A statement from the music charity responsible for Town Hall and Symphony Hall

Symphony Hall Classic Internal Low Resl Credit Mike Gutteridge

It is with great sadness that Town Hall and Symphony Hall have entered a period of redundancy consultation, following an extended period of closure as a result of the global coronavirus pandemic. Half of our staff are now at risk of redundancy.

The future of these two iconic concert halls, and the music charity responsible for them, looks very different from the plans we began the year with. Though we have been awarded emergency relief funding by Arts Council England, it remains the case that all other income generated through the core business of live music and entertainment has stopped. This period of closure has already resulted in huge losses and it is still unclear as to when it may be possible to re-open. In order to have a chance of survival we must now take the painful decision to reduce our staff in anticipation of the continuing uncertainty ahead.
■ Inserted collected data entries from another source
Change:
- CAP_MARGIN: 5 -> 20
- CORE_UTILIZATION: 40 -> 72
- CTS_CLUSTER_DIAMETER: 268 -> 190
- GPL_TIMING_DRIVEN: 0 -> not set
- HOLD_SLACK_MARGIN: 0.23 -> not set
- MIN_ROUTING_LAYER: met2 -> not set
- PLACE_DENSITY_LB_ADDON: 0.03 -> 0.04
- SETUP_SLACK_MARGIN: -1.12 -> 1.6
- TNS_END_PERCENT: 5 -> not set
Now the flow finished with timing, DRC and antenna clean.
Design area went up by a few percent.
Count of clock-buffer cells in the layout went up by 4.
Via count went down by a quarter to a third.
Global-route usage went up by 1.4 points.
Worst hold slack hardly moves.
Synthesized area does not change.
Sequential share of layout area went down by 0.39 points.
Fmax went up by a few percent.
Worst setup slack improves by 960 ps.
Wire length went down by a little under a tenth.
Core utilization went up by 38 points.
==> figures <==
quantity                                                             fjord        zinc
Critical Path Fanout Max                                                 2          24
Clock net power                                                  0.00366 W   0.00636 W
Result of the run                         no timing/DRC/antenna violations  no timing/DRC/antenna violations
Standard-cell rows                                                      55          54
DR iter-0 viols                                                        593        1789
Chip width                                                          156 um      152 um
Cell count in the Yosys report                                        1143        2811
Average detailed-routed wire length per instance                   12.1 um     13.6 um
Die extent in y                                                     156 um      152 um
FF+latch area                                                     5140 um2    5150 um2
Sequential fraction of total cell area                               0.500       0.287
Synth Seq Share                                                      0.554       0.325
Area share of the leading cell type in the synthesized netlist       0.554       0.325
## job 101
## Cinema
module Cinema(input [17:0]SW, input clk, input rst, output reg [17:0]LEDR , input [3:0]KEY, output [7:0]HEX0,
			  output [7:0]HEX4, output [7:0]HEX5, output [7:0]HEX6, output [7:0]HEX7, output [7:0]HEX1, output [7:0]HEX2, output [7:0]HEX3);
For scale: about 190 flip-flops, about 110 I/O pins, roughly 17000 sq um of cells after synthesis.
Settings: LEC_CHECK=0, ABC_AREA=1, CAP_MARGIN=20, CORE_MARGIN=2, CORE_UTILIZATION=72, CTS_CLUSTER_DIAMETER=244, CTS_CLUSTER_SIZE=79, PLACE_DENSITY_LB_ADDON=0.01, SLEW_MARGIN=20; clock period 14.3 ns.
run.sh (not shown) runs the stock make flow with config.mk's settings and CLKGATE_MAP_FILE=.
5_1_grt: job 101 exited with error
Relative to job 101, the following input files were edited for job 102:
# job 101
export LEC_CHECK = 0
export ABC_AREA = 1
export CAP_MARGIN = 20
export CORE_MARGIN = 2
export CORE_UTILIZATION = 72
export CTS_CLUSTER_DIAMETER = 244
export CTS_CLUSTER_SIZE = 79
export PLACE_DENSITY_LB_ADDON = 0.01
export SLEW_MARGIN = 20
create_clock -name core_clock -period 14.3 [get_ports {clk}]
# job 102
export LEC_CHECK = 0
export ABC_AREA = 1
export CAP_MARGIN = 20
export CORE_MARGIN = 2
export CORE_UTILIZATION = 72
export CTS_CLUSTER_DIAMETER = 170
export CTS_CLUSTER_SIZE = 98
export SLEW_MARGIN = 20
create_clock -name core_clock -period 13.0 [get_ports {clk}]
==> comparison <==
- Post-place setup slack (higher): job 101
- Job 102 against job 101: number of setup buffers added after CTS fell 105; HPWL after detailed placement has increased.
- Sort job 101 and job 102 by weighted congestion reported at the end of routability-driven placement, ascending, and job 101 comes first.
- Of job 101 and job 102, the higher standard cell area after detailed placement belongs to job 102.
- As the logs show, job 102 stopped at 5_1_grt after a tool error, so it never reached the end of the flow.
We have responded to the challenge of declining public subsidy through the unwavering enterprise and spirit of our team. The announcement today is all the more painful because of this. Over the last few years we have evolved into an organisation that earns more than 90% of its turnover from our trading activities and this supports every aspect of what we do, from presenting international superstars on our stages to supporting emerging talent and creating first musical experiences for children in local schools. Our vulnerability to the current closure is a direct consequence of a business model that is less reliant on public subsidy than most.

In order to have any chance of survival we desperately need a time-based reopening strategy from the government and the funding to reach that point. Making an Entrance, our £13.2million transformation of Symphony Hall, is approaching completion and poised to reconnect the city through music. The government must now give the cultural sector a proper road map, and allow us to play our part in rebuilding the City’s cultural and community life following this pandemic.

This is heart-breaking news to share. We have a superb team of staff who care passionately about what they do and who openly share their love of live music with everyone that we connect with as a music charity. The digital activities we have continued to deliver in these desperate times are testament to that, sharing music from our halls, artists homes and venues from across the continent. Music has the power to bring people together and it fills me with great sadness that we remain unable to bring people together in our halls. Our thoughts are very much with the employees and their families that will be affected by this decision, as well as the numerous freelance musicians and artists who have been impacted by this global pandemic.

Nick Reed, Chief Executive for Town Hall Symphony Hall

Along with the executive team, I continue to demand clearer guidance from the government on the detail of the grants and loans available and clearer guidelines for re-opening our cities cultural institutions. Despite improving the reserves of our music charity in recent years, due to the hard-work of our staff, this unprecedented global pandemic will have long term ramifications for our business. We have seen a vast number of redundancies across the arts and culture sector and it saddens me that we are today joining that long list. This is a difficult and sad time for all.

Anita Bhalla, Chair of the Board for the music charity responsible for Town Hall and Symphony Hall

Those affected have been contacted and no final decision for redundancies we will be made until the consultation process has been completed.